LITERARY characters spilled out onto the streets of Abingdon as well-known authors visited the town to celebrate Independent Bookshop Week.

The national event, held last month to highlight the importance of local retailers, inspired Mostly Books owner Sarah Dennis to organise a week of activities at the Stert Street shop.

Children’s favourites the Gruffalo and Hugless Douglas made appearances, as did a collection of authors which included crime writer Lucy Atkins, children's author James Bishop and young adult writer Sally Nicholls.

The trio were at the shop on June 16 for a party to celebrate Mostly Books being under new management for a year.

Mark and Nicki Thornton, who opened the Stert Street book shop in 2006, officially passed on the keys to Ms Dennis last June.

The Chipping Norton resident previously worked in a Waterstones book shop, but spent much of her career as a project manager in finance.

Though a relative newcomer to the trade, she dreamt of opening her own bookstore after being inspired by one in Scotland.

She said: “I still can't quite believe it's been a year.

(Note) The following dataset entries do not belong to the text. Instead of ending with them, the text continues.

## src/rtl/seq_run_ctrl_pkg.sv

```systemverilog
// Shared types and widths for the run-length detector: state encoding,
// threshold/counter widths and saturation limits.
package seq_run_ctrl_pkg;

  localparam int THR_W = 4;  // threshold holds 1..8
  localparam int RUN_W = 4;  // run length saturates at the threshold
  localparam int HIT_W = 8;  // hit counter saturates at 255

  localparam logic [1:0] STATE_IDLE = 2'd0;
  localparam logic [1:0] STATE_RUN0 = 2'd1;
  localparam logic [1:0] STATE_RUN1 = 2'd2;

  localparam logic [HIT_W-1:0] HIT_MAX = '1;

  typedef enum logic [1:0] {
    ST_IDLE = STATE_IDLE,
    ST_RUN0 = STATE_RUN0,
    ST_RUN1 = STATE_RUN1
  } run_state_e;

  // Threshold N encoded from the 3-bit configuration code (N = code + 1).
  function automatic logic [THR_W-1:0] len_from_code(input logic [2:0] code);
    return {1'b0, code} + THR_W'(1);
  endfunction

endpackage

```

## src/rtl/sat_counter.sv

```systemverilog
// Saturating up-counter with clear, restart-to-one and increment controls.
// Priority: reset > clear > restart > increment; holds once it reaches limit.
module sat_counter #(
  parameter int WIDTH = 8
) (
  input  logic             clk,
  input  logic             resetn,
  input  logic             clr,
  input  logic             restart,
  input  logic             inc,
  input  logic [WIDTH-1:0] limit,
  output logic [WIDTH-1:0] count
);

  logic [WIDTH-1:0] count_reg;
  logic [WIDTH-1:0] count_next;

  always_comb begin
    count_next = count_reg;
    if (clr) begin
      count_next = '0;
    end else if (restart) begin
      count_next = WIDTH'(1);
    end else if (inc && (count_reg < limit)) begin
      count_next = count_reg + WIDTH'(1);
    end
  end

  always_ff @(posedge clk) begin
    if (!resetn) begin
      count_reg <= '0;
    end else begin
      count_reg <= count_next;
    end
  end

  assign count = count_reg;

endmodule

```

## src/rtl/seq_run_ctrl.sv

```systemverilog
// Serial run-length detector: tracks the current run of equal bits on w,
// flags runs reaching a programmable length N and counts how many did.
module seq_run_ctrl
  import seq_run_ctrl_pkg::*;
#(
  parameter int DEFAULT_LEN = 4
) (
  input  logic             Clk,
  input  logic             Resetn,
  input  logic             w,
  input  logic             en,
  input  logic             cfg_load,
  input  logic [2:0]       cfg_len,
  input  logic             clr_hits,
  output logic             z,
  output logic             zval,
  output logic [RUN_W-1:0] run_cnt,
  output logic [HIT_W-1:0] hit_cnt,
  output logic [1:0]       state
);

  run_state_e       state_reg;
  run_state_e       state_next;
  logic [THR_W-1:0] threshold_reg;
  logic [RUN_W-1:0] run_cnt_q;
  logic             run_clr;
  logic             run_restart;
  logic             run_inc;
  logic             hit;

  always_ff @(posedge Clk) begin
    if (!Resetn) begin
      state_reg     <= ST_IDLE;
      threshold_reg <= THR_W'(DEFAULT_LEN);
    end else begin
      state_reg <= state_next;
      if (cfg_load) begin
        threshold_reg <= len_from_code(cfg_len);
      end
    end
  end

  // A run reaches N either by growing into it (run_cnt+1 == N) or, for N=1,
  // on the very first sample of a new run; saturated runs never re-count.
  always_comb begin
    state_next  = state_reg;
    run_clr     = 1'b0;
    run_restart = 1'b0;
    run_inc     = 1'b0;
    hit         = 1'b0;
    if (cfg_load) begin
      state_next = ST_IDLE;
      run_clr    = 1'b1;
    end else if (en) begin
      case (state_reg)
        ST_IDLE: begin
          state_next  = w ? ST_RUN1 : ST_RUN0;
          run_restart = 1'b1;
          hit         = (threshold_reg == THR_W'(1));
        end
        ST_RUN0: begin
          if (!w) begin
            run_inc = 1'b1;
            hit     = ((run_cnt_q + RUN_W'(1)) == threshold_reg);
          end else begin
            state_next  = ST_RUN1;
            run_restart = 1'b1;
            hit         = (threshold_reg == THR_W'(1));
          end
        end
        ST_RUN1: begin
          if (w) begin
            run_inc = 1'b1;
            hit     = ((run_cnt_q + RUN_W'(1)) == threshold_reg);
          end else begin
            state_next  = ST_RUN0;
            run_restart = 1'b1;
            hit         = (threshold_reg == THR_W'(1));
          end
        end
        default: begin
          state_next = ST_IDLE;
          run_clr    = 1'b1;
        end
      endcase
    end
  end

  sat_counter #(
    .WIDTH (RUN_W)
  ) u_run_cnt (
    .clk     (Clk),
    .resetn  (Resetn),
    .clr     (run_clr),
    .restart (run_restart),
    .inc     (run_inc),
    .limit   (threshold_reg),
    .count   (run_cnt_q)
  );

  sat_counter #(
    .WIDTH (HIT_W)
  ) u_hit_cnt (
    .clk     (Clk),
    .resetn  (Resetn),
    .clr     (clr_hits),
    .restart (1'b0),
    .inc     (hit),
    .limit   (HIT_MAX),
    .count   (hit_cnt)
  );

  assign run_cnt = run_cnt_q;
  assign state   = state_reg;
  assign zval    = (state_reg == ST_RUN1);
  assign z       = (state_reg != ST_IDLE) && (run_cnt_q == threshold_reg);

endmodule

```
File: src/rtl/id_ex_stage_fwd_pkg.sv
// Shared pipeline definitions for the ID/EX stage: forwarding encodings,
// control-bundle layout and default datapath widths.
package id_ex_stage_fwd_pkg;

    localparam int unsigned DEF_DATA_W = 32;
    localparam int unsigned DEF_REG_AW = 5;
    localparam int unsigned DEF_CNT_W  = 16;
    localparam int unsigned FUNCT_W    = 10;

    // Control bundle: {RegWrite, MemtoReg, MemRead, MemWrite, ALUSrc, ALUOp[1:0]}
    localparam int unsigned CTRL_W          = 7;
    localparam int unsigned CTRL_REG_WRITE  = 6;
    localparam int unsigned CTRL_MEM_TO_REG = 5;
    localparam int unsigned CTRL_MEM_READ   = 4;
    localparam int unsigned CTRL_MEM_WRITE  = 3;
    localparam int unsigned CTRL_ALU_SRC    = 2;
    localparam int unsigned CTRL_ALU_OP_HI  = 1;
    localparam int unsigned CTRL_ALU_OP_LO  = 0;

    typedef enum logic [1:0] {
        FWD_EX  = 2'b00,
        FWD_WB  = 2'b01,
        FWD_MEM = 2'b10
    } fwd_sel_e;

    typedef struct packed {
        logic       reg_write;
        logic       mem_to_reg;
        logic       mem_read;
        logic       mem_write;
        logic       alu_src;
        logic [1:0] alu_op;
    } ctrl_t;

endpackage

It can always be a bit of a risky thing taking over a business because people tend to like things to stay the same.

“What I’ve tried to do is build on what Nicki and Mark did but freshen things up and put my own spin on the business.”

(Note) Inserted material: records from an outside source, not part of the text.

File: config.mk
export PLATFORM = sky130hd
export DESIGN_NAME = fm_modulate
export DESIGN_NICKNAME = d
export VERILOG_FILES = /design/src/rtl/fm_pkg.sv /design/src/rtl/fm_phase_accum.sv /design/src/rtl/fm_modulate.sv
export SDC_FILE = /design/constraint.sdc
export NUM_CORES = 1
export LEC_CHECK = 0
export CAP_MARGIN = 0
export CORE_UTILIZATION = 50
export DETAILED_ROUTE_END_ITERATION = 8
export PLACE_DENSITY = 0.91
export REMOVE_ABC_BUFFERS = 1
export SYNTH_ARGS = -nofsm -noshare
export SYNTH_HDL_FRONTEND = slang
export SYNTH_SLANG_ARGS = --single-unit
File: constraint.sdc
create_clock -name s00_axis_aclk -period 3.15 [get_ports s00_axis_aclk]
set_input_delay 0.945 -clock s00_axis_aclk [delete_from_list [all_inputs] [get_ports s00_axis_aclk]]
set_output_delay 0.945 -clock s00_axis_aclk [all_outputs]
set_load 0.1 [all_outputs]
File: src/rtl/fm_pkg.sv
// Shared FM types and widths. The demodulator imports this too, so the output
// word layout {angle, magnitude} is defined in exactly one place.
package fm_pkg;

  localparam int PHASE_W  = 32;
  localparam int SAMPLE_W = 16;
  localparam int ANGLE_W  = 16;
  localparam int MAG_W    = 16;
  localparam int STRB_W   = 4;

  typedef struct packed {
    logic [ANGLE_W-1:0] angle;
    logic [MAG_W-1:0]   mag;
  } fm_word_t;

  typedef struct packed {
    logic [PHASE_W-1:0] inc;
    logic               last;
    logic [STRB_W-1:0]  strb;
  } fm_stage_t;

  // Per-sample phase step: carrier plus the sign-extended audio scaled by the deviation shift.
  function automatic logic [PHASE_W-1:0] fm_increment(
    input logic [SAMPLE_W-1:0] sample,
    input logic [PHASE_W-1:0]  fcw,
    input int unsigned         shift
  );
    logic [PHASE_W-1:0] sext;
    sext = {{(PHASE_W-SAMPLE_W){sample[SAMPLE_W-1]}}, sample};
    return fcw + (sext << shift);
  endfunction

endpackage

File: src/rtl/fm_phase_accum.sv
// Stage 2: phase accumulator plus the output register and its ready/valid handshake.
module fm_phase_accum
  import fm_pkg::*;
#(
  parameter logic [MAG_W-1:0] AMPLITUDE = 16'h7FFF
) (
  input  logic              clk,
  input  logic              rst_n,
  input  logic              in_valid,
  input  fm_stage_t         in_stage,
  input  logic              out_ready,
  output logic              advance,
  output logic              out_valid,
  output fm_word_t          out_word,
  output logic              out_last,
  output logic [STRB_W-1:0] out_strb
);

  logic [PHASE_W-1:0] phase_q, phase_d;
  logic               valid_q, valid_d;
  fm_word_t           word_q, word_d;
  logic               last_q, last_d;
  logic [STRB_W-1:0]  strb_q, strb_d;

  assign advance = in_valid && (!valid_q || out_ready);

  always_comb begin
    phase_d = phase_q;
    valid_d = valid_q;
    word_d  = word_q;
    last_d  = last_q;
    strb_d  = strb_q;
    if (advance) begin
      // Phase is never cleared by tlast: it runs continuously across packets.
      phase_d = phase_q + in_stage.inc;
      valid_d = 1'b1;
      word_d  = '{angle: phase_d[PHASE_W-1 -: ANGLE_W], mag: AMPLITUDE};
      last_d  = in_stage.last;
      strb_d  = in_stage.strb;
    end else if (out_ready) begin
      valid_d = 1'b0;
    end
  end

  always_ff @(posedge clk or negedge rst_n) begin
    if (!rst_n) begin
      phase_q <= '0;
      valid_q <= 1'b0;
      word_q  <= '0;
      last_q  <= 1'b0;
      strb_q  <= '0;
    end else begin
      phase_q <= phase_d;
      valid_q <= valid_d;
      word_q  <= word_d;
      last_q  <= last_d;
      strb_q  <= strb_d;
    end
  end

  assign out_valid = valid_q;
  assign out_word  = word_q;
  assign out_last  = last_q;
  assign out_strb  = strb_q;

endmodule

File: src/rtl/fm_modulate.sv
// AXI-Stream FM modulator: audio samples in, {phase angle, constant magnitude} out.
// Two-entry pipeline: stage 1 holds the phase increment, stage 2 accumulates.
module fm_modulate
  import fm_pkg::*;
#(
  parameter int                 C_S00_AXIS_TDATA_WIDTH = 32,
  parameter int                 C_M00_AXIS_TDATA_WIDTH = 32,
  parameter logic [PHASE_W-1:0] CARRIER_FCW            = 32'h0000_0000,
  parameter int unsigned        DEV_SHIFT              = 8,
  parameter logic [MAG_W-1:0]   AMPLITUDE              = 16'h7FFF
) (
  input  logic                              s00_axis_aclk,
  input  logic                              s00_axis_aresetn,
  input  logic                              s00_axis_tvalid,
  input  logic                              s00_axis_tlast,
  input  logic [C_S00_AXIS_TDATA_WIDTH-1:0] s00_axis_tdata,
  input  logic [STRB_W-1:0]                 s00_axis_tstrb,
  output logic                              s00_axis_tready,
  input  logic                              m00_axis_tready,
  output logic                              m00_axis_tvalid,
  output logic                              m00_axis_tlast,
  output logic [C_M00_AXIS_TDATA_WIDTH-1:0] m00_axis_tdata,
  output logic [STRB_W-1:0]                 m00_axis_tstrb
);

  logic      v1_q, v1_d;
  fm_stage_t s1_q, s1_d;
  logic      adv;
  logic      accept;
  fm_word_t  out_word;
  logic      unused_tdata;

  // Upper half of the input word carries no audio.
  assign unused_tdata = ^s00_axis_tdata[C_S00_AXIS_TDATA_WIDTH-1:SAMPLE_W];

  // Stage 1 can take a new sample whenever it is empty or draining this cycle.
  assign s00_axis_tready = !v1_q || adv;
  assign accept          = s00_axis_tvalid && s00_axis_tready;

  always_comb begin
    v1_d = v1_q;
    s1_d = s1_q;
    if (accept) begin
      v1_d = 1'b1;
      s1_d = '{inc:  fm_increment(s00_axis_tdata[SAMPLE_W-1:0], CARRIER_FCW, DEV_SHIFT),
               last: s00_axis_tlast,
               strb: s00_axis_tstrb};
    end else if (adv) begin
      v1_d = 1'b0;
    end
  end

  always_ff @(posedge s00_axis_aclk or negedge s00_axis_aresetn) begin
    if (!s00_axis_aresetn) begin
      v1_q <= 1'b0;
      s1_q <= '0;
    end else begin
      v1_q <= v1_d;
      s1_q <= s1_d;
    end
  end

  fm_phase_accum #(
    .AMPLITUDE (AMPLITUDE)
  ) u_accum (
    .clk       (s00_axis_aclk),
    .rst_n     (s00_axis_aresetn),
    .in_valid  (v1_q),
    .in_stage  (s1_q),
    .out_ready (m00_axis_tready),
    .advance   (adv),
    .out_valid (m00_axis_tvalid),
    .out_word  (out_word),
    .out_last  (m00_axis_tlast),
    .out_strb  (m00_axis_tstrb)
  );

  assign m00_axis_tdata = C_M00_AXIS_TDATA_WIDTH'(out_word);

endmodule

She added: "What has been so nice for me is how supportive the community have been."

In the past 12 months she has overseen a complete revamp of the inside of the book shop, including a mural in the children’s reading area by Hugless Douglas creator and Abingdon local David Melling, as well as working more closely with local schools and hosting more author events.

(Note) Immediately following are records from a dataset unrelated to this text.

`src/rtl/operand_pair_fifo.sv`:
```
// operand_pair_fifo: independent per-channel operand FIFOs with sticky range check against modulus P
module operand_pair_fifo #(
  parameter int P = 100,
  parameter int BITS = $clog2(P),
  parameter int C_DATA_WIDTH = 32,
  parameter int C_NUM_CHANNELS = 2,
  parameter int DEPTH = 4,
  localparam int AW = $clog2(DEPTH)
) (
  input  logic                                   aclk,
  input  logic                                   aresetn,
  input  logic [C_NUM_CHANNELS-1:0]              s_tvalid,
  input  logic [C_NUM_CHANNELS*C_DATA_WIDTH-1:0] s_tdata,
  output logic [C_NUM_CHANNELS-1:0]              s_tready,
  output logic [C_NUM_CHANNELS-1:0]              m_tvalid,
  output logic [C_NUM_CHANNELS*C_DATA_WIDTH-1:0] m_tdata,
  input  logic [C_NUM_CHANNELS-1:0]              m_tready,
  output logic [C_NUM_CHANNELS*(AW+1)-1:0]       level,
  output logic [C_NUM_CHANNELS-1:0]              range_err
);
  localparam logic [BITS:0] PW = (BITS+1)'(P);
  localparam logic [AW:0] FULL = (AW+1)'(DEPTH);
  for (genvar c = 0; c < C_NUM_CHANNELS; c++) begin : g_ch
    logic [BITS-1:0] mem [DEPTH];
    logic [AW-1:0] wr_ptr, rd_ptr;
    logic [AW:0] count;
    logic [C_DATA_WIDTH-1:0] din_unused;
    logic push, pop;
    assign din_unused = s_tdata[c*C_DATA_WIDTH +: C_DATA_WIDTH];
    assign s_tready[c] = count != FULL;
    assign m_tvalid[c] = count != '0;
    assign push = s_tvalid[c] && s_tready[c];
    assign pop = m_tvalid[c] && m_tready[c];
    assign level[c*(AW+1) +: AW+1] = count;
    assign m_tdata[c*C_DATA_WIDTH +: C_DATA_WIDTH] = m_tvalid[c] ? C_DATA_WIDTH'(mem[rd_ptr]) : '0;
    always_ff @(posedge aclk) begin
      if (!aresetn) begin
        wr_ptr <= '0;
        rd_ptr <= '0;
        count <= '0;
        range_err[c] <= 1'b0;
      end else begin
        if (push) begin
          mem[wr_ptr] <= din_unused[BITS-1:0];
          wr_ptr <= wr_ptr + AW'(1);
          if ({1'b0, din_unused[BITS-1:0]} >= PW) range_err[c] <= 1'b1;
        end
        if (pop) rd_ptr <= rd_ptr + AW'(1);
        count <= count + (AW+1)'(push) - (AW+1)'(pop);
      end
    end
  end
endmodule
```
`config.mk`:
```
export PLATFORM = sky130hd
export DESIGN_NAME = operand_pair_fifo
export DESIGN_NICKNAME = d
export VERILOG_FILES = /design/src/rtl/operand_pair_fifo.sv
export SDC_FILE = /design/constraint.sdc
export NUM_CORES = 1
export LEC_CHECK = 0
export CAP_MARGIN = 10
export CELL_PAD_IN_SITES_DETAIL_PLACEMENT = 0
export CELL_PAD_IN_SITES_GLOBAL_PLACEMENT = 1
export CORE_MARGIN = 3
export CORE_UTILIZATION = 36
export CTS_CLUSTER_DIAMETER = 50
export CTS_CLUSTER_SIZE = 28
export DETAILED_ROUTE_END_ITERATION = 8
export PLACE_DENSITY = 0.87
export SYNTH_ARGS = -nofsm -noshare
export SYNTH_HDL_FRONTEND = slang
export SYNTH_SLANG_ARGS = --single-unit
```
`constraint.sdc`:
```
create_clock -name aclk -period 5.9 [get_ports aclk]
set_input_delay 1.475 -clock aclk [delete_from_list [all_inputs] [get_ports aclk]]
set_output_delay 1.475 -clock aclk [all_outputs]
set_load 0.1 [all_outputs]
```
==> impl_results.md <==
- Sequential Power Share: 31.0%
- VDD IR max: 318 uV
- First-pass GRT wire length: 9650 um
- GRT overflow: 0
- Synth async-reset ratio: 0%
- Worst EP arrival: 2660 ps
- Most frequent cells in the layout: edfxtp_1 (56), conb_1 (50), clkdlybuf4s50_1 (45)
- Ys flop type: edfxtp_1
- Fmax: 242 MHz
- Port Buf Inserts: 45
- Setup TNS: 0 ps
- Final HPWL DP: 4350 um
- Post-synthesis register bit count: 76
- Core footprint: 9420 um^2
- Worst slack at placement: 2070 ps
- Wire per inst: 14.0 um
- Later-pin clock latency in the skew report: 340 ps
- Sw Share: 49.7%
- Yosys warns: 0
- Die W: 105 um
- # H-tree levels: 3
- Internal power: 0.00112 W
- DRC: 0
- Worst Slack Setup Final: 1770 ps
- Switching power: 0.00111 W
- Gr usage total: 11.4%
- CP max FO: 7
- Setup crit end kind: output port
- RSZ-0062 raised after global routing: no
- Largest net degree at the start of global routing: 33
- Share of layout cells above drive strength 1: 11.1%
- Post-Route Utilization: 43.9%
- Library cells used by synthesis: 29
- # fillers: 889
- Num rows: 35
- GP Congestion: 0.737
- Clock network fraction of total power: 18.3%
- Endpoints failing hold: 0
- Antenna Nets Post-Route: 0
- Max-slew headroom: 34.0%
- Worst slew pin tran: 987 ps
- Post-synthesis sequential area ratio: 58.6%
- Drt pass-1 iters: 4
- Vias: 1878
- Synthesized cell area: 3550 um^2
- Clock Sinks: 76
- Hold_buf cts: 0
- Cells on worst reg2reg path: 11
- CTS-repair resized insts: 0
- Root Buffer: clkbuf_8
- # IOs: 146
- WHS Path Cells: 2
- Clock Path Buffers: 2
- Placed cell count: 419
- Die area: 11100 um^2
- CP Data Required Time: 4430 ps
- Clk slew on worst S/H paths: 80 ps
- Max-cap violations: 0
- Postcts setup bufs: 0
- Initial antenna violation count: 0
- Leakage Power: 1.54 nW
- Status: completed
- Starting density of the core: 37.7%
- Crit path kind: reg -> out
- Vias per cell: 4.32
- Syn avg cell area: 13.9 um^2
- Startpoint types: register
- Logic pwr share: 50.7%
- Final nets: 385
- Post-Synthesis Cells: 255
- Fin crit period: 4130 ps
- EDFF count, synth: 56
- CTS buffer count: 9
- Final wirelength: 6070 um
- Post-Layout Cell Count: 435
- Clk_skew: 6.45 ps
- Crit share post-route: 70.0%
- Vias in the first global route: 1866
- Die height: 105 um
- Power per cell area: 539 nW/um^2
- # diodes: 0
- CTS tree: done
- Final setup fails: 0
- Commonest non-fill, non-tap cell in the layout: edfxtp_1
- DR iter-0 viols: 126
- Hold Path Class: reg -> reg
- Pins Over Slew Limit: 0
- Area Overhead vs Synth: 16.5%
## cells by family after synthesis
kind of cell / count (synthesis) / share of synthesized area, %
DFF: 76 / 58.6
and+or+nand+nor: 58 / 9.58
xor gates and xnor gates: 4 / 0.986
muxes: 18 / 10.0
AOI/OAI and AO/OA: 10 / 1.76
buffers and inverters: 74 / 13.6
other: 1 / 0.106
adders and majority gates: 14 / 5.35
## layer usage
layer / GRT usage [%] / vias up / part of all wire (%)
met5: 0 / - / 0
met4: 5.06 / 0 / 1.4
met3: 3.25 / 8 / 6.4
met2: 17.4 / 78 / 49
met1: 15.1 / 905 / 43
li1: - / 887 / -
## critical path, stage by stage (launching register included)
cell             delay, ps
dfxtp_1                630
mux4_2                 570
nor2b_1                150
clkdlybuf4s50_1        970
## through the flow
stage | power [W] | area [um^2] | hold slack (ps)
final | 0.00223 | 4140 | 495
after global routing | 0.00233 | 4140 | 534
after CTS | 0.00225 | 4140 | 500
after detailed placement | 0.00184 | 3930 | 473
after global placement | 0.00183 | 3930 | 472
after floorplan | 0.00164 | 3740 | 461
## cells in the mapped netlist, types with 3 or more instances
master	n	share of area [%]
mux4_2	14	8.9
and3_1	8	1.4
nor3_1	4	0.56
edfxtp_1	56	47
ha_1	12	4.2
and2_1	5	0.88
clkbuf_1	5	0.53
xnor2_1	3	0.74
buf_4	50	11
nand2_1	12	1.3
dfxtp_1	20	11
nor2b_1	17	3.0
inv_1	13	1.4
o21ai_0	6	0.85
mux2i_1	4	1.1
## final cells by class
cell class / count / area [um^2] / area share [%]
Timing Repair Buffer: 47 / 465 / 11.2
Clock buffer: 10 / 138 / 3.33
Sequential cell: 76 / 2080 / 50.3
Clock inverter: 6 / 71.3 / 1.72
Inverter: 13 / 48.8 / 1.18
Tap cell: 129 / 161 / 3.90
Multi-Input combinational cell: 154 / 1170 / 28.3
## registers in the layout, summed over array words and instances (netlist names), named ones only
name and cells:
g_ch.mem 56, g_ch.count 6, g_ch.rd_ptr 4, g_ch.wr_ptr 4, range_err 2
## path summary, 6_finish.rpt
kind | end | from | slack, ps
hold reg to reg | g_ch[1].rd_ptr[0]$_SDFFE_PN0P_ | g_ch[1].rd_ptr[0]$_SDFFE_PN0P_ | 500
hold / removal | g_ch[1].rd_ptr[0]$_SDFFE_PN0P_ | g_ch[1].rd_ptr[0]$_SDFFE_PN0P_ | 500
setup / recovery | m_tdata[6] | register | 1770
setup reg to reg | g_ch[1].count[2]$_SDFF_PN0_ | g_ch[1].count[1]$_SDFF_PN0_ | 3500
## power groups by stage
stage | logic, W | registers, W | clock network (W)
after floorplan | 0.000865 | 0.000776 | 0
after global placement | 0.00113 | 0.000701 | 0
after detailed placement | 0.00114 | 0.000706 | 0
after CTS | 0.00114 | 0.000694 | 0.000420
after global routing | 0.00119 | 0.000703 | 0.000440
final | 0.00113 | 0.000690 | 0.000408
Power figures use the tool's default switching activity.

Mr Melling was also part of the week of events, which took place between June 16-23, holding a workshop for youngsters about how he creates his books.

Hugless Douglas was also there in person and took to the streets of Abingdon to say hello to local fans.

Ms Dennis said: "It was a great week of events and we ended up making this Independent Bookshop Week focused largely on children's literature.

"We are quite unusual in that we give a 50/50 weighting to children's and adults books. It's really fostering that love of reading in the next generation."

She added: "I think independent bookshops are more than just a place to buy things but can act as a hub in the community.

"That is certainly the case with us and one of the things I pride myself on is the level of personal customer service.

"All the staff know the stock and can offer recommendations."

The next event at the shop will be a visit by children's author Tom Moorhouse tomorrow from 2.30pm.